Cancer can affect different people in markedly different ways
Mathematicians are to develop a virtual model of cancer growth in an effort to predict how it spreads.
Researchers at Dundee University have been given more than £1.5m to come up with a model that can measure the shape and speed of the disease.
The university has long pioneered the use of mathematics as a way of predicting tumour development.
The aim of the project, funded by the European Research Council, will be to aid clinicians with patient diagnosis.
Professor Mark Chaplain, head of mathematics at Dundee, said his team would use cutting edge computational mathematical techniques to develop the model.
He said: "One of the big challenges in addressing cancer treatment is that you can have two patients with the same kind of tumour in the same area of the body, but they will react to it completely differently.

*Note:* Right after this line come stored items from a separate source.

File: src/design/pki_pkg.sv
/*
  Package for the port and key input interrupt block: register indices,
  field positions, selector codes, reset values and system numbering.
  Assumes a byte-wide register file reached over a 32-bit classic Wishbone bus,
  with each register index occupying one aligned word (byte address = 4 * index).
*/
package pki_pkg;

  // Register index width and indices (byte address is four times the index)
  localparam int IDX_W = 19;
  localparam logic [IDX_W-1:0] IDX_PORT01_PRIORITY = 19'h40260;
  localparam logic [IDX_W-1:0] IDX_PORT23_PRIORITY = 19'h40261;
  localparam logic [IDX_W-1:0] IDX_KEY_PRIORITY = 19'h40262;
  localparam logic [IDX_W-1:0] IDX_PORT45_PRIORITY = 19'h4026C;
  localparam logic [IDX_W-1:0] IDX_PORT67_PRIORITY = 19'h4026D;
  localparam logic [IDX_W-1:0] IDX_KEY_PORT03_IRQ_ENABLE = 19'h40270;
  localparam logic [IDX_W-1:0] IDX_PORT47_IRQ_ENABLE = 19'h40277;
  localparam logic [IDX_W-1:0] IDX_KEY_PORT03_IRQ_FLAGS = 19'h40280;
  localparam logic [IDX_W-1:0] IDX_PORT47_IRQ_FLAGS = 19'h40287;
  localparam logic [IDX_W-1:0] IDX_PORT03_PIN_SELECT = 19'h402C6;
  localparam logic [IDX_W-1:0] IDX_PORT47_PIN_SELECT = 19'h402C7;
  localparam logic [IDX_W-1:0] IDX_PORT_POLARITY_SELECT = 19'h402C8;
  localparam logic [IDX_W-1:0] IDX_PORT_TRIGGER_SELECT = 19'h402C9;
  localparam logic [IDX_W-1:0] IDX_KEY_GROUP_SELECT = 19'h402CA;
  localparam logic [IDX_W-1:0] IDX_KEY0_COMPARE_PATTERN = 19'h402CC;
  localparam logic [IDX_W-1:0] IDX_KEY1_COMPARE_PATTERN = 19'h402CD;
  localparam logic [IDX_W-1:0] IDX_KEY0_INPUT_MASK = 19'h402CE;
  localparam logic [IDX_W-1:0] IDX_KEY1_INPUT_MASK = 19'h402CF;
  localparam logic [IDX_W-1:0] IDX_FLAG_CLEAR_METHOD = 19'h402DF;

  // System counts and numbering: ports 0..7, key 0 is 8, key 1 is 9
  localparam int N_PORT = 8;
  localparam int N_SYS = 10;
  localparam int SYS_KEY0 = 8;
  localparam int SYS_KEY1 = 9;
  localparam int KEY0_W = 5;
  localparam int KEY1_W = 4;
  localparam int LVL_W = 3;
  localparam int SYS_ID_W = 4;

  // Field positions
  localparam int PRI_EVEN_LSB = 0;
  localparam int PRI_ODD_LSB = 4;
  localparam int SEL_W = 2;
  localparam int SEL_KEY0_LSB = 0;
  localparam int SEL_KEY1_LSB = 2;
  localparam int EN_PORT_LO_LSB = 0;
  localparam int EN_KEY_LSB = 4;
  localparam int EN_PORT_HI_LSB = 2;

  // Pin selector codes, shared by port and key systems
  localparam logic [1:0] SEL_PORT2 = 2'h3;
  localparam logic [1:0] SEL_PORT0 = 2'h2;
  localparam logic [1:0] SEL_ALT = 2'h1;
  localparam logic [1:0] SEL_KEY6 = 2'h0;

  // Reset values and settling time of the input synchroniser
  localparam logic [7:0] CFG_COLD_VALUE = 8'h00;
  localparam logic FLAG_METHOD_RESET = 1'b1;
  localparam logic [1:0] ARM_CYCLES = 2'h3;

endpackage

File: src/design/pki_top.sv
/*
  Port-input and key-input interrupt logic: eight single-pin port systems,
  two key-pattern systems, byte registers on a classic Wishbone slave and a
  priority arbiter that presents one request to the CPU interrupt logic.
  Assumes all pins and the CPU level inputs are synchronous to i_sys_clk
  (pins are still double-flopped), and that i_cold_start is valid while
  i_srst is high.
*/
// What this block does
// - 2-bit code picks each port system's pin
// - Pin selectors two bits per system, two registers
// - Input settings clear on cold start, kept on hot
// - Polarity 1 high/rising, 0 low/falling
// - Trigger 1 edge, 0 level
// - Key systems select pin group by code
// - Key fires on match-to-mismatch change
// - Compare 1 falling, 0 rising, reads back
// - Key compare/mask in low bits, rest reserved
// - Mask 1 enables input, 0 ignores it
// - Three-bit priority level per system
// - Even system bits 2:0, odd bits 6:4
// - Priority levels not initialised by reset
// - Enable bits gate CPU request
// - Enables cleared on every reset
// - Factor flags report occurred interrupt factors
// - Flag sets regardless of enable, priority
// - Reset-only method: write 1 clears flag
// - Request needs flag, enable, top priority, level
`timescale 1ns/10ps
`default_nettype none

module pki_top
  import pki_pkg::*;
#(
  parameter int ADR_W = 21
)
(
  // Clock and reset
  input wire logic i_sys_clk,
  input wire logic i_srst,
  input wire logic i_cold_start,
  // Wishbone slave
  input wire logic i_wb_cyc,
  input wire logic i_wb_stb,
  input wire logic i_wb_we,
  input wire logic [ADR_W-1:0] i_wb_adr,
  input wire logic [3:0] i_wb_sel,
  input wire logic [31:0] i_wb_dat,
  output logic [31:0] o_wb_dat,
  output logic o_wb_ack,
  // Input pins
  input wire logic [7:0] i_port2,
  input wire logic [7:0] i_port0,
  input wire logic [2:0] i_port3_hi,
  input wire logic [4:0] i_key5,
  input wire logic [7:0] i_key6,
  // CPU interrupt interface
  input wire logic i_cpu_ie,
  input wire logic [LVL_W-1:0] i_cpu_level,
  input wire logic i_higher_pending,
  output logic o_irq_req,
  output logic [LVL_W-1:0] o_irq_level,
  output logic [SYS_ID_W-1:0] o_irq_system
);

  localparam int PIN_W = 32;

  // Configuration state
  logic [2*N_PORT-1:0] port_pin_selector;
  logic [N_PORT-1:0] port_polarity_bit;
  logic [N_PORT-1:0] port_trigger_type_bit;
  logic [7:0] key_group_selector;
  logic [KEY0_W-1:0] key0_compare_bit;
  logic [KEY1_W-1:0] key1_compare_bit;
  logic [KEY0_W-1:0] key0_mask_bit;
  logic [KEY1_W-1:0] key1_mask_bit;
  logic [LVL_W-1:0] priority_level [N_SYS];
  logic [N_SYS-1:0] irq_enable;
  logic [N_SYS-1:0] factor_flag;
  logic flag_clear_method;

  // Bus decode
  logic [IDX_W-1:0] acc_idx;
  logic acc_req;
  logic wr_stb;
  logic [7:0] wr_byte;
  logic [7:0] next_rd_byte;

  // Input path
  logic [PIN_W-1:0] pin_meta;
  logic [PIN_W-1:0] pin_sync;
  logic [7:0] s_port2;
  logic [7:0] s_port0;
  logic [7:0] s_alt;
  logic [7:0] s_key6;
  logic [1:0] arm_cnt;
  logic armed;
  logic [N_PORT-1:0] port_cur;
  logic [N_PORT-1:0] port_prev;
  logic [KEY0_W-1:0] key0_in;
  logic [KEY1_W-1:0] key1_in;
  logic key0_match;
  logic key1_match;
  logic key0_prev_match;
  logic key1_prev_match;
  logic [N_SYS-1:0] factor_event;

  // Arbitration
  logic next_found;
  logic [LVL_W-1:0] next_best_lvl;
  logic [SYS_ID_W-1:0] next_best_sys;

  assign acc_idx = i_wb_adr[ADR_W-1:2];
  assign acc_req = i_wb_cyc & i_wb_stb & ~o_wb_ack;
  assign wr_stb = acc_req & i_wb_we & i_wb_sel[0];
  assign wr_byte = i_wb_dat[7:0];

  // Wishbone answer: one-cycle ack, unmapped indices read zero
  always_ff @(posedge i_sys_clk)
  begin
    if (i_srst)
    begin
      o_wb_ack <= 1'b0;
      o_wb_dat <= 32'h0000_0000;
    end
    else
    begin
      o_wb_ack <= acc_req;
      o_wb_dat <= {24'h00_0000, next_rd_byte};
    end
  end

  // Read mux, reserved bits read zero
  always_comb
  begin
    next_rd_byte = 8'h00;
    unique case (acc_idx)
      IDX_PORT01_PRIORITY:
        next_rd_byte = {1'b0, priority_level[1], 1'b0, priority_level[0]};
      IDX_PORT23_PRIORITY:
        next_rd_byte = {1'b0, priority_level[3], 1'b0, priority_level[2]};
      IDX_KEY_PRIORITY:
        next_rd_byte = {1'b0, priority_level[SYS_KEY1], 1'b0, priority_level[SYS_KEY0]};
      IDX_PORT45_PRIORITY:
        next_rd_byte = {1'b0, priority_level[5], 1'b0, priority_level[4]};
      IDX_PORT67_PRIORITY:
        next_rd_byte = {1'b0, priority_level[7], 1'b0, priority_level[6]};
      IDX_KEY_PORT03_IRQ_ENABLE:
        next_rd_byte = {2'h0, irq_enable[SYS_KEY1:SYS_KEY0], irq_enable[3:0]};
      IDX_PORT47_IRQ_ENABLE:
        next_rd_byte = {2'h0, irq_enable[7:4], 2'h0};
      IDX_KEY_PORT03_IRQ_FLAGS:
        next_rd_byte = {2'h0, factor_flag[SYS_KEY1:SYS_KEY0], factor_flag[3:0]};
      IDX_PORT47_IRQ_FLAGS:
        next_rd_byte = {2'h0, factor_flag[7:4], 2'h0};
      IDX_PORT03_PIN_SELECT:
        next_rd_byte = port_pin_selector[7:0];
      IDX_PORT47_PIN_SELECT:
        next_rd_byte = port_pin_selector[15:8];
      IDX_PORT_POLARITY_SELECT:
        next_rd_byte = port_polarity_bit;
      IDX_PORT_TRIGGER_SELECT:
        next_rd_byte = port_trigger_type_bit;
      IDX_KEY_GROUP_SELECT:
        next_rd_byte = {4'h0, key_group_selector[3:0]};
      IDX_KEY0_COMPARE_PATTERN:
        next_rd_byte = {3'h0, key0_compare_bit};
      IDX_KEY1_COMPARE_PATTERN:
        next_rd_byte = {4'h0, key1_compare_bit};
      IDX_KEY0_INPUT_MASK:
        next_rd_byte = {3'h0, key0_mask_bit};
      IDX_KEY1_INPUT_MASK:
        next_rd_byte = {4'h0, key1_mask_bit};
      IDX_FLAG_CLEAR_METHOD:
        next_rd_byte = {7'h00, flag_clear_method};
      default:
        next_rd_byte = 8'h00;
    endcase
  end

  // Input configuration, cleared only on cold start
  // cold clears, hot keeps
  always_ff @(posedge i_sys_clk)
  begin
    if (i_srst)
    begin
      if (i_cold_start)
      begin
        port_pin_selector <= {CFG_COLD_VALUE, CFG_COLD_VALUE};
        port_polarity_bit <= CFG_COLD_VALUE;
        port_trigger_type_bit <= CFG_COLD_VALUE;
        key_group_selector <= CFG_COLD_VALUE;
        key0_compare_bit <= CFG_COLD_VALUE[KEY0_W-1:0];
        key1_compare_bit <= CFG_COLD_VALUE[KEY1_W-1:0];
        key0_mask_bit <= CFG_COLD_VALUE[KEY0_W-1:0];
        key1_mask_bit <= CFG_COLD_VALUE[KEY1_W-1:0];
      end
    end
    else if (wr_stb)
    begin
      unique case (acc_idx)
        IDX_PORT03_PIN_SELECT: port_pin_selector[7:0] <= wr_byte;
        IDX_PORT47_PIN_SELECT: port_pin_selector[15:8] <= wr_byte;
        IDX_PORT_POLARITY_SELECT: port_polarity_bit <= wr_byte;
        IDX_PORT_TRIGGER_SELECT: port_trigger_type_bit <= wr_byte;
        IDX_KEY_GROUP_SELECT: key_group_selector <= {4'h0, wr_byte[3:0]};
        IDX_KEY0_COMPARE_PATTERN: key0_compare_bit <= wr_byte[KEY0_W-1:0];
        IDX_KEY1_COMPARE_PATTERN: key1_compare_bit <= wr_byte[KEY1_W-1:0];
        IDX_KEY0_INPUT_MASK: key0_mask_bit <= wr_byte[KEY0_W-1:0];
        IDX_KEY1_INPUT_MASK: key1_mask_bit <= wr_byte[KEY1_W-1:0];
        default: ;
      endcase
    end
  end

  // Priority levels carry no reset value
  // no reset here
  always_ff @(posedge i_sys_clk)
  begin
    if (wr_stb)
    begin
      unique case (acc_idx)
        IDX_PORT01_PRIORITY:
        begin
          priority_level[0] <= wr_byte[PRI_EVEN_LSB +: LVL_W];
          priority_level[1] <= wr_byte[PRI_ODD_LSB +: LVL_W];
        end
        IDX_PORT23_PRIORITY:
        begin
          priority_level[2] <= wr_byte[PRI_EVEN_LSB +: LVL_W];
          priority_level[3] <= wr_byte[PRI_ODD_LSB +: LVL_W];
        end
        IDX_KEY_PRIORITY:
        begin
          priority_level[SYS_KEY0] <= wr_byte[PRI_EVEN_LSB +: LVL_W];
          priority_level[SYS_KEY1] <= wr_byte[PRI_ODD_LSB +: LVL_W];
        end
        IDX_PORT45_PRIORITY:
        begin
          priority_level[4] <= wr_byte[PRI_EVEN_LSB +: LVL_W];
          priority_level[5] <= wr_byte[PRI_ODD_LSB +: LVL_W];
        end
        IDX_PORT67_PRIORITY:
        begin
          priority_level[6] <= wr_byte[PRI_EVEN_LSB +: LVL_W];
          priority_level[7] <= wr_byte[PRI_ODD_LSB +: LVL_W];
        end
        default: ;
      endcase
    end
  end

  // Enable bits and flag-clear method
  // enables cleared
  always_ff @(posedge i_sys_clk)
  begin
    if (i_srst)
    begin
      irq_enable <= '0;
      flag_clear_method <= FLAG_METHOD_RESET;
    end
    else if (wr_stb)
    begin
      unique case (acc_idx)
        IDX_KEY_PORT03_IRQ_ENABLE:
        begin
          irq_enable[3:0] <= wr_byte[EN_PORT_LO_LSB +: 4];
          irq_enable[SYS_KEY1:SYS_KEY0] <= wr_byte[EN_KEY_LSB +: 2];
        end
        IDX_PORT47_IRQ_ENABLE: irq_enable[7:4] <= wr_byte[EN_PORT_HI_LSB +: 4];
        IDX_FLAG_CLEAR_METHOD: flag_clear_method <= wr_byte[0];
        default: ;
      endcase
    end
  end

  // Two-flop synchroniser on every pin, plus a settle counter after reset
  // pin synchroniser
  always_ff @(posedge i_sys_clk)
  begin
    pin_meta <= {i_port2, i_port0, i_port3_hi, i_key5, i_key6};
    pin_sync <= pin_meta;
  end

  always_ff @(posedge i_sys_clk)
  begin
    if (i_srst)
      arm_cnt <= 2'h0;
    else if (arm_cnt != ARM_CYCLES)
      arm_cnt <= arm_cnt + 2'h1;
  end

  assign armed = (arm_cnt == ARM_CYCLES);
  assign s_port2 = pin_sync[31:24];
  assign s_port0 = pin_sync[23:16];
  assign s_alt = pin_sync[15:8];
  assign s_key6 = pin_sync[7:0];

  // Port systems: pin select, polarity, edge or level
  genvar gi;
  generate
    for (gi = 0; gi < N_PORT; gi++)
    begin : g_port
      always_comb
      begin
        unique case (port_pin_selector[gi*SEL_W +: SEL_W])
          SEL_PORT2: port_cur[gi] = s_port2[gi];
          SEL_PORT0: port_cur[gi] = s_port0[gi];
          SEL_ALT: port_cur[gi] = s_alt[gi];
          SEL_KEY6: port_cur[gi] = s_key6[gi];
        endcase
      end

      always_comb
      begin
        if (port_trigger_type_bit[gi])
          factor_event[gi] = (port_cur[gi] != port_prev[gi]) &&
            (port_cur[gi] == port_polarity_bit[gi]);
        else
          factor_event[gi] = (port_cur[gi] == port_polarity_bit[gi]);
      end
    end
  endgenerate

  // Key group selection
  // key group decode
  always_comb
  begin
    unique case (key_group_selector[SEL_KEY0_LSB +: SEL_W])
      SEL_PORT2: key0_in = s_port2[KEY0_W-1:0];
      SEL_PORT0: key0_in = s_port0[KEY0_W-1:0];
      SEL_ALT: key0_in = s_key6[KEY0_W-1:0];
      SEL_KEY6: key0_in = s_alt[KEY0_W-1:0];
    endcase
    unique case (key_group_selector[SEL_KEY1_LSB +: SEL_W])
      SEL_PORT2: key1_in = s_port2[7:4];
      SEL_PORT0: key1_in = s_port0[7:4];
      SEL_ALT: key1_in = s_key6[7:4];
      SEL_KEY6: key1_in = s_key6[3:0];
    endcase
  end

  // Match when every unmasked input equals its compare bit
  // masked inputs ignored
  assign key0_match = ((key0_in ^ key0_compare_bit) & key0_mask_bit) == '0;
  assign key1_match = ((key1_in ^ key1_compare_bit) & key1_mask_bit) == '0;
  always_comb
  begin
    factor_event[SYS_KEY0] = key0_prev_match & ~key0_match;
    factor_event[SYS_KEY1] = key1_prev_match & ~key1_match;
  end

  // Previous samples for edge and change detection
  // compare with previous
  always_ff @(posedge i_sys_clk)
  begin
    port_prev <= port_cur;
    key0_prev_match <= key0_match;
    key1_prev_match <= key1_match;
  end

  // Factor flags: set wins over software clear
  // set independent of enable
  always_ff @(posedge i_sys_clk)
  begin
    if (i_srst)
      factor_flag <= '0;
    else
    begin
      for (int i = 0; i < N_SYS; i++)
      begin
        if (armed && factor_event[i])
          factor_flag[i] <= 1'b1;
        else if (wr_stb && (acc_idx == IDX_KEY_PORT03_IRQ_FLAGS) && (i < N_PORT / 2))
          factor_flag[i] <= flag_clear_method ? (factor_flag[i] & ~wr_byte[i]) : wr_byte[i];
        else if (wr_stb && (acc_idx == IDX_KEY_PORT03_IRQ_FLAGS) && (i >= SYS_KEY0))
          factor_flag[i] <= flag_clear_method ?
            (factor_flag[i] & ~wr_byte[EN_KEY_LSB + i - SYS_KEY0]) :
            wr_byte[EN_KEY_LSB + i - SYS_KEY0];
        else if (wr_stb && (acc_idx == IDX_PORT47_IRQ_FLAGS) &&
          (i >= N_PORT / 2) && (i < N_PORT))
          factor_flag[i] <= flag_clear_method ?
            (factor_flag[i] & ~wr_byte[EN_PORT_HI_LSB + i - N_PORT / 2]) :
            wr_byte[EN_PORT_HI_LSB + i - N_PORT / 2];
      end
    end
  end

  // Highest-level pending and enabled system, lowest number wins a tie
  always_comb
  begin
    next_found = 1'b0;
    next_best_lvl = '0;
    next_best_sys = '0;
    for (int i = 0; i < N_SYS; i++)
    begin
      if (factor_flag[i] && irq_enable[i] &&
        (!next_found || (priority_level[i] > next_best_lvl)))
      begin
        next_found = 1'b1;
        next_best_lvl = priority_level[i];
        next_best_sys = SYS_ID_W'(i);
      end
    end
  end

  // Request to the CPU
  // request conditions
  always_ff @(posedge i_sys_clk)
  begin
    if (i_srst)
    begin
      o_irq_req <= 1'b0;
      o_irq_level <= '0;
      o_irq_system <= '0;
    end
    else
    begin
      o_irq_req <= next_found && i_cpu_ie && !i_higher_pending &&
        (next_best_lvl > i_cpu_level);
      o_irq_level <= next_found ? next_best_lvl : '0;
      o_irq_system <= next_best_sys;
    end
  end

endmodule

`default_nettype wire

File: config.mk
export PLATFORM = sky130hd
export DESIGN_NAME = pki_top
export DESIGN_NICKNAME = d
export VERILOG_FILES = /design/src/design/pki_pkg.sv /design/src/design/pki_top.sv
export SDC_FILE = /design/constraint.sdc
export NUM_CORES = 1
export LEC_CHECK = 0
export ABC_AREA = 1
export ABC_CLOCK_PERIOD_IN_PS = 13800
export BUFFER_PORTS_ARGS = -buffer_cell sky130_fd_sc_hd__clkbuf_2
export CELL_PAD_IN_SITES_DETAIL_PLACEMENT = 0
export CELL_PAD_IN_SITES_GLOBAL_PLACEMENT = 1
export CORE_MARGIN = 5
export CORE_UTILIZATION = 35
export CTS_BUF_LIST = sky130_fd_sc_hd__clkbuf_4 sky130_fd_sc_hd__clkbuf_8 sky130_fd_sc_hd__clkbuf_16
export CTS_CLUSTER_DIAMETER = 80
export CTS_CLUSTER_SIZE = 10
export DETAILED_ROUTE_END_ITERATION = 12
export MAX_ROUTING_LAYER = met4
export PLACE_DENSITY_LB_ADDON = 0.1
export SETUP_SLACK_MARGIN = 0.3
export SYNTH_ARGS = -nofsm -noshare
export SYNTH_HDL_FRONTEND = slang
export SYNTH_SLANG_ARGS = --single-unit
File: constraint.sdc
create_clock -name i_sys_clk -period 13.8 [get_ports i_sys_clk]
set_input_delay 2.76 -clock i_sys_clk [delete_from_list [all_inputs] [get_ports i_sys_clk]]
set_output_delay 2.76 -clock i_sys_clk [all_outputs]
set_load 0.03 [all_outputs]
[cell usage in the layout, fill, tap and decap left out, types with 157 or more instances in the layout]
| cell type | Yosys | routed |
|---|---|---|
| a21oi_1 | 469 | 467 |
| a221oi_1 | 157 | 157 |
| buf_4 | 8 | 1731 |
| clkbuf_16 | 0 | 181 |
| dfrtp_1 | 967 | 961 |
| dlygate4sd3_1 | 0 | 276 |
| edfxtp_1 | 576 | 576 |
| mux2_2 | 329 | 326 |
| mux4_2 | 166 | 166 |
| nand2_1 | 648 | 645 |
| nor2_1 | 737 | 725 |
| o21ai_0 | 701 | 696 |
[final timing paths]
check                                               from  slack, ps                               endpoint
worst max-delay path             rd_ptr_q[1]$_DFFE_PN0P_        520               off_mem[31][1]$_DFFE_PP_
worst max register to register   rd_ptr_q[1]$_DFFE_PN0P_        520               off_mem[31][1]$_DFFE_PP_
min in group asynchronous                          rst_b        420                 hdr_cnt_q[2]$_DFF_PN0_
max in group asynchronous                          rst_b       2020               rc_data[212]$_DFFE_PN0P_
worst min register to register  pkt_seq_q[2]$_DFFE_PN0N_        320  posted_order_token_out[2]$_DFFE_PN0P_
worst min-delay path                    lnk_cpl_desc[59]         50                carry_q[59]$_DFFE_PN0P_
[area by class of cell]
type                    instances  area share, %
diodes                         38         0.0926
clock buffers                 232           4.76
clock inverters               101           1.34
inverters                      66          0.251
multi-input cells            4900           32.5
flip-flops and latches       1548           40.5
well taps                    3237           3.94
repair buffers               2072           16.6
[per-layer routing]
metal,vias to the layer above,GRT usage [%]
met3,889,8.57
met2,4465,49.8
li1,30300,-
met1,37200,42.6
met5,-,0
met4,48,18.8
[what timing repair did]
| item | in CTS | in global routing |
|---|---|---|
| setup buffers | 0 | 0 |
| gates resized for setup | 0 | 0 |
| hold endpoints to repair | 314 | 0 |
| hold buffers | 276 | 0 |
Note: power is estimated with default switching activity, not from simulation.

"The factors which contribute to the creation and growth of cancerous cells can all be measured - most biological processes in the human body involve many different but inter-connected phenomena to which mathematical values can be applied."
The modelling approach of the project will be unique in its development of an individual-based model, focussed at the cell level and treating the biomechanical properties of each cell.
Prof Chaplain and his team will collaborate with researchers in life sciences, medicine and physics at Dundee to develop the new models.
He added: "We are uniquely placed in Dundee in having all the relevant expertise needed across the different disciplines to work on this project."
The grant covers five years and will provide seven new posts at the university - three post-doctoral research assistants, three PhD students and one research lecturer.
Cancer is one of the major causes of death in the developed world, with about 11 million people diagnosed and about seven million people dying each year.
The World Health Organisation predicts that current trends show about nine million people will die in 2015, with the number rising to 11.5 million by 2030.